-- DATA FOR THE TASK follows --

[src/rtl/stopwatch_time_keeper.sv]
// rtl/stopwatch_time_keeper.sv - accumulates sub-second ticks into mm:ss.hh BCD time with optional lap hold
// Optional lap hold feature: define STOPWATCH_LAP_HOLD_EN to build the lap FSM and hold registers.
module stopwatch_time_keeper #(
  parameter int SUB_MAX = 9999,
  parameter int MIN_MAX = 59
) (
  input  logic        clk_10000Hz,
  input  logic        reset,
  input  logic        count_enable,
  input  logic [13:0] sub_in,
  input  logic        clear,
  input  logic        lap_pulse,
  output logic [3:0]  min_t,
  output logic [3:0]  min_o,
  output logic [3:0]  sec_t,
  output logic [3:0]  sec_o,
  output logic [3:0]  hun_t,
  output logic [3:0]  hun_o,
  output logic        lap_active,
  output logic        overflow
);

  // Time words are packed as {min_t, min_o, sec_t, sec_o, hun_t, hun_o}.
  logic [23:0] live_q;
  logic [23:0] live_n;
  logic [23:0] disp;
  logic [13:0] prev_sub;
  logic        overflow_q;
  logic        overflow_n;
  logic        tick;

  logic [13:0] sub_c;
  logic [13:0] hun_full;
  logic [3:0]  hun_t_n;
  logic [3:0]  hun_o_n;
  logic [3:0]  min_t_q, min_o_q, sec_t_q, sec_o_q;
  logic [3:0]  min_t_n, min_o_n, sec_t_n, sec_o_n;
  logic        min_at_max;

  // An out-of-range upstream value is clamped so the hundredths stay within 0..99.
  assign sub_c    = (sub_in > 14'(SUB_MAX)) ? 14'(SUB_MAX) : sub_in;
  assign hun_full = sub_c / 14'd100;
  assign hun_t_n  = 4'(hun_full / 14'd10);
  assign hun_o_n  = 4'(hun_full % 14'd10);

  // A falling sub-second count means the upstream counter wrapped to a new second.
  assign tick = count_enable && (sub_in < prev_sub);

  assign {min_t_q, min_o_q, sec_t_q, sec_o_q} = live_q[23:8];
  assign min_at_max = (min_t_q == 4'(MIN_MAX / 10)) && (min_o_q == 4'(MIN_MAX % 10));

  // Next live time: BCD seconds/minutes carry chain on tick, hundredths always follow sub_in.
  always_comb begin
    min_t_n    = min_t_q;
    min_o_n    = min_o_q;
    sec_t_n    = sec_t_q;
    sec_o_n    = sec_o_q;
    overflow_n = overflow_q;
    if (tick) begin
      if (sec_o_q == 4'd9) begin
        sec_o_n = 4'd0;
        if (sec_t_q == 4'd5) begin
          sec_t_n = 4'd0;
          if (min_at_max) begin
            min_t_n    = 4'd0;
            min_o_n    = 4'd0;
            overflow_n = 1'b1;
          end else if (min_o_q == 4'd9) begin
            min_o_n = 4'd0;
            min_t_n = min_t_q + 4'd1;
          end else begin
            min_o_n = min_o_q + 4'd1;
          end
        end else begin
          sec_t_n = sec_t_q + 4'd1;
        end
      end else begin
        sec_o_n = sec_o_q + 4'd1;
      end
    end
    live_n = {min_t_n, min_o_n, sec_t_n, sec_o_n, hun_t_n, hun_o_n};
  end

  // Live time, previous sub-second sample and sticky overflow; clear beats everything else.
  always_ff @(posedge clk_10000Hz or posedge reset) begin
    if (reset) begin
      live_q     <= 24'd0;
      prev_sub   <= 14'd0;
      overflow_q <= 1'b0;
    end else if (clear) begin
      live_q     <= 24'd0;
      prev_sub   <= 14'd0;
      overflow_q <= 1'b0;
    end else begin
      live_q     <= live_n;
      prev_sub   <= sub_in;
      overflow_q <= overflow_n;
    end
  end

`ifdef STOPWATCH_LAP_HOLD_EN
  typedef enum logic {
    LIVE = 1'b0,
    HOLD = 1'b1
  } lap_state_t;

  lap_state_t  state_q;
  lap_state_t  state_n;
  logic [23:0] hold_q;

  // Lap state register.
  always_ff @(posedge clk_10000Hz or posedge reset) begin
    if (reset) begin
      state_q <= LIVE;
    end else begin
      state_q <= state_n;
    end
  end

  // Lap next state: every lap pulse toggles, clear forces LIVE.
  always_comb begin
    state_n = state_q;
    if (clear) begin
      state_n = LIVE;
    end else if (lap_pulse) begin
      state_n = (state_q == LIVE) ? HOLD : LIVE;
    end
  end

  // Capture the post-edge live time so a tick on the lap edge is included in the frozen value.
  always_ff @(posedge clk_10000Hz or posedge reset) begin
    if (reset) begin
      hold_q <= 24'd0;
    end else if (clear) begin
      hold_q <= 24'd0;
    end else if ((state_q == LIVE) && lap_pulse) begin
      hold_q <= live_n;
    end
  end

  assign lap_active = (state_q == HOLD);
  assign disp       = lap_active ? hold_q : live_q;
`else
  logic unused_lap;
  assign unused_lap = lap_pulse;
  assign lap_active = 1'b0;
  assign disp       = live_q;
`endif

  assign {min_t, min_o, sec_t, sec_o, hun_t, hun_o} = disp;
  assign overflow = overflow_q;

endmodule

-- DATA FOR THE TASK concluded --

WHAT TO PRODUCE:
Every entry above needs to be copied exactly.

RESPONSE BELOW:
[src/rtl/stopwatch_time_keeper.sv]
// rtl/stopwatch_time_keeper.sv - accumulates sub-second ticks into mm:ss.hh BCD time with optional lap hold
// Optional lap hold feature: define STOPWATCH_LAP_HOLD_EN to build the lap FSM and hold registers.
module stopwatch_time_keeper #(
  parameter int SUB_MAX = 9999,
  parameter int MIN_MAX = 59
) (
  input  logic        clk_10000Hz,
  input  logic        reset,
  input  logic        count_enable,
  input  logic [13:0] sub_in,
  input  logic        clear,
  input  logic        lap_pulse,
  output logic [3:0]  min_t,
  output logic [3:0]  min_o,
  output logic [3:0]  sec_t,
  output logic [3:0]  sec_o,
  output logic [3:0]  hun_t,
  output logic [3:0]  hun_o,
  output logic        lap_active,
  output logic        overflow
);

  // Time words are packed as {min_t, min_o, sec_t, sec_o, hun_t, hun_o}.
  logic [23:0] live_q;
  logic [23:0] live_n;
  logic [23:0] disp;
  logic [13:0] prev_sub;
  logic        overflow_q;
  logic        overflow_n;
  logic        tick;

  logic [13:0] sub_c;
  logic [13:0] hun_full;
  logic [3:0]  hun_t_n;
  logic [3:0]  hun_o_n;
  logic [3:0]  min_t_q, min_o_q, sec_t_q, sec_o_q;
  logic [3:0]  min_t_n, min_o_n, sec_t_n, sec_o_n;
  logic        min_at_max;

  // An out-of-range upstream value is clamped so the hundredths stay within 0..99.
  assign sub_c    = (sub_in > 14'(SUB_MAX)) ? 14'(SUB_MAX) : sub_in;
  assign hun_full = sub_c / 14'd100;
  assign hun_t_n  = 4'(hun_full / 14'd10);
  assign hun_o_n  = 4'(hun_full % 14'd10);

  // A falling sub-second count means the upstream counter wrapped to a new second.
  assign tick = count_enable && (sub_in < prev_sub);

  assign {min_t_q, min_o_q, sec_t_q, sec_o_q} = live_q[23:8];
  assign min_at_max = (min_t_q == 4'(MIN_MAX / 10)) && (min_o_q == 4'(MIN_MAX % 10));

  // Next live time: BCD seconds/minutes carry chain on tick, hundredths always follow sub_in.
  always_comb begin
    min_t_n    = min_t_q;
    min_o_n    = min_o_q;
    sec_t_n    = sec_t_q;
    sec_o_n    = sec_o_q;
    overflow_n = overflow_q;
    if (tick) begin
      if (sec_o_q == 4'd9) begin
        sec_o_n = 4'd0;
        if (sec_t_q == 4'd5) begin
          sec_t_n = 4'd0;
          if (min_at_max) begin
            min_t_n    = 4'd0;
            min_o_n    = 4'd0;
            overflow_n = 1'b1;
          end else if (min_o_q == 4'd9) begin
            min_o_n = 4'd0;
            min_t_n = min_t_q + 4'd1;
          end else begin
            min_o_n = min_o_q + 4'd1;
          end
        end else begin
          sec_t_n = sec_t_q + 4'd1;
        end
      end else begin
        sec_o_n = sec_o_q + 4'd1;
      end
    end
    live_n = {min_t_n, min_o_n, sec_t_n, sec_o_n, hun_t_n, hun_o_n};
  end

  // Live time, previous sub-second sample and sticky overflow; clear beats everything else.
  always_ff @(posedge clk_10000Hz or posedge reset) begin
    if (reset) begin
      live_q     <= 24'd0;
      prev_sub   <= 14'd0;
      overflow_q <= 1'b0;
    end else if (clear) begin
      live_q     <= 24'd0;
      prev_sub   <= 14'd0;
      overflow_q <= 1'b0;
    end else begin
      live_q     <= live_n;
      prev_sub   <= sub_in;
      overflow_q <= overflow_n;
    end
  end

`ifdef STOPWATCH_LAP_HOLD_EN
  typedef enum logic {
    LIVE = 1'b0,
    HOLD = 1'b1
  } lap_state_t;

  lap_state_t  state_q;
  lap_state_t  state_n;
  logic [23:0] hold_q;

  // Lap state register.
  always_ff @(posedge clk_10000Hz or posedge reset) begin
    if (reset) begin
      state_q <= LIVE;
    end else begin
      state_q <= state_n;
    end
  end

  // Lap next state: every lap pulse toggles, clear forces LIVE.
  always_comb begin
    state_n = state_q;
    if (clear) begin
      state_n = LIVE;
    end else if (lap_pulse) begin
      state_n = (state_q == LIVE) ? HOLD : LIVE;
    end
  end

  // Capture the post-edge live time so a tick on the lap edge is included in the frozen value.
  always_ff @(posedge clk_10000Hz or posedge reset) begin
    if (reset) begin
      hold_q <= 24'd0;
    end else if (clear) begin
      hold_q <= 24'd0;
    end else if ((state_q == LIVE) && lap_pulse) begin
      hold_q <= live_n;
    end
  end

  assign lap_active = (state_q == HOLD);
  assign disp       = lap_active ? hold_q : live_q;
`else
  logic unused_lap;
  assign unused_lap = lap_pulse;
  assign lap_active = 1'b0;
  assign disp       = live_q;
`endif

  assign {min_t, min_o, sec_t, sec_o, hun_t, hun_o} = disp;
  assign overflow = overflow_q;

endmodule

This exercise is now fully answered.